◆ **WORK REQUEST**:
Set down exactly the lines in the records below that run from the line with "nand3_1: 24" to the line with "o21ai_2: 10", inclusive, and nothing more.

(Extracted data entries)
*** Begin section ***

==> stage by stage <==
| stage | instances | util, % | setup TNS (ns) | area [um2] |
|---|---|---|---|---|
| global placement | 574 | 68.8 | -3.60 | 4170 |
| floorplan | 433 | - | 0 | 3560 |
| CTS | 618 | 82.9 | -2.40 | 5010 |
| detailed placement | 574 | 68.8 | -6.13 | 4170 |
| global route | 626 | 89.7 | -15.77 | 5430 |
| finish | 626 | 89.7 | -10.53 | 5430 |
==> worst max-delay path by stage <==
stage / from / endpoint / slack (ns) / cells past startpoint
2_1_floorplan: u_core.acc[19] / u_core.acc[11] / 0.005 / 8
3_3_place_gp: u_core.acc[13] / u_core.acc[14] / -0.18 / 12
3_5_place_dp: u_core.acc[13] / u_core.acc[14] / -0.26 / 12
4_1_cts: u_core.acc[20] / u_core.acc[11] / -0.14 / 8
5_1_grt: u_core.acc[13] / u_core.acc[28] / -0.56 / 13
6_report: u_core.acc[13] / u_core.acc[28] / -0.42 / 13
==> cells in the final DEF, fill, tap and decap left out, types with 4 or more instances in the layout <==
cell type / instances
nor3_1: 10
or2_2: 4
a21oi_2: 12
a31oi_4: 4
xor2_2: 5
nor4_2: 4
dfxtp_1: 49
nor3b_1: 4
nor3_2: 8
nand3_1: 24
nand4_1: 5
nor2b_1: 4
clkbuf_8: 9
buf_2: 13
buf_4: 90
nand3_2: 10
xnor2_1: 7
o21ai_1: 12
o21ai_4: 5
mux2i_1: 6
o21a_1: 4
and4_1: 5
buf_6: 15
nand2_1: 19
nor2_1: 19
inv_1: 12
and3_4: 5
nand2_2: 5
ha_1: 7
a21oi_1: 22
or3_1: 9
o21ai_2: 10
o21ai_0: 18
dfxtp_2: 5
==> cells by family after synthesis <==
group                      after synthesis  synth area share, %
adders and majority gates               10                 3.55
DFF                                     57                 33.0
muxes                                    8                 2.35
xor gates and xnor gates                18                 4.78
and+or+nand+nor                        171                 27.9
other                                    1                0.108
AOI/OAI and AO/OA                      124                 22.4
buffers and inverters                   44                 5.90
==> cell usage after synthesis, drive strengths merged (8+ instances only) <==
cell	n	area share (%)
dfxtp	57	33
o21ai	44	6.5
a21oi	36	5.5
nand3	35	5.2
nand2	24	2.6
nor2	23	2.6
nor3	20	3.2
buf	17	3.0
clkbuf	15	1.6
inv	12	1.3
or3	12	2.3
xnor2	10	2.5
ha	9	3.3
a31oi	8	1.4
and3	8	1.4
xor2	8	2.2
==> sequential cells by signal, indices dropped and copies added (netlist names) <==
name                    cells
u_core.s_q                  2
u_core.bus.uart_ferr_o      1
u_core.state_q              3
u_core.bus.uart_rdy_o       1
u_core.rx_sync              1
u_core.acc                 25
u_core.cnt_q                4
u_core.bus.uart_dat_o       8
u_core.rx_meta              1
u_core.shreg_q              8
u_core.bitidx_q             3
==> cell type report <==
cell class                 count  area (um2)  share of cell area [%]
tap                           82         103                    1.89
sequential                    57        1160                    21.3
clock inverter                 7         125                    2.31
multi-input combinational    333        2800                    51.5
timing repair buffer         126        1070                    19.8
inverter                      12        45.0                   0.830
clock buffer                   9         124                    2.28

*** End section ***

◆ **RESULT OF THIS TASK**:
nand3_1: 24
nand4_1: 5
nor2b_1: 4
clkbuf_8: 9
buf_2: 13
buf_4: 90
nand3_2: 10
xnor2_1: 7
o21ai_1: 12
o21ai_4: 5
mux2i_1: 6
o21a_1: 4
and4_1: 5
buf_6: 15
nand2_1: 19
nor2_1: 19
inv_1: 12
and3_4: 5
nand2_2: 5
ha_1: 7
a21oi_1: 22
or3_1: 9
o21ai_2: 10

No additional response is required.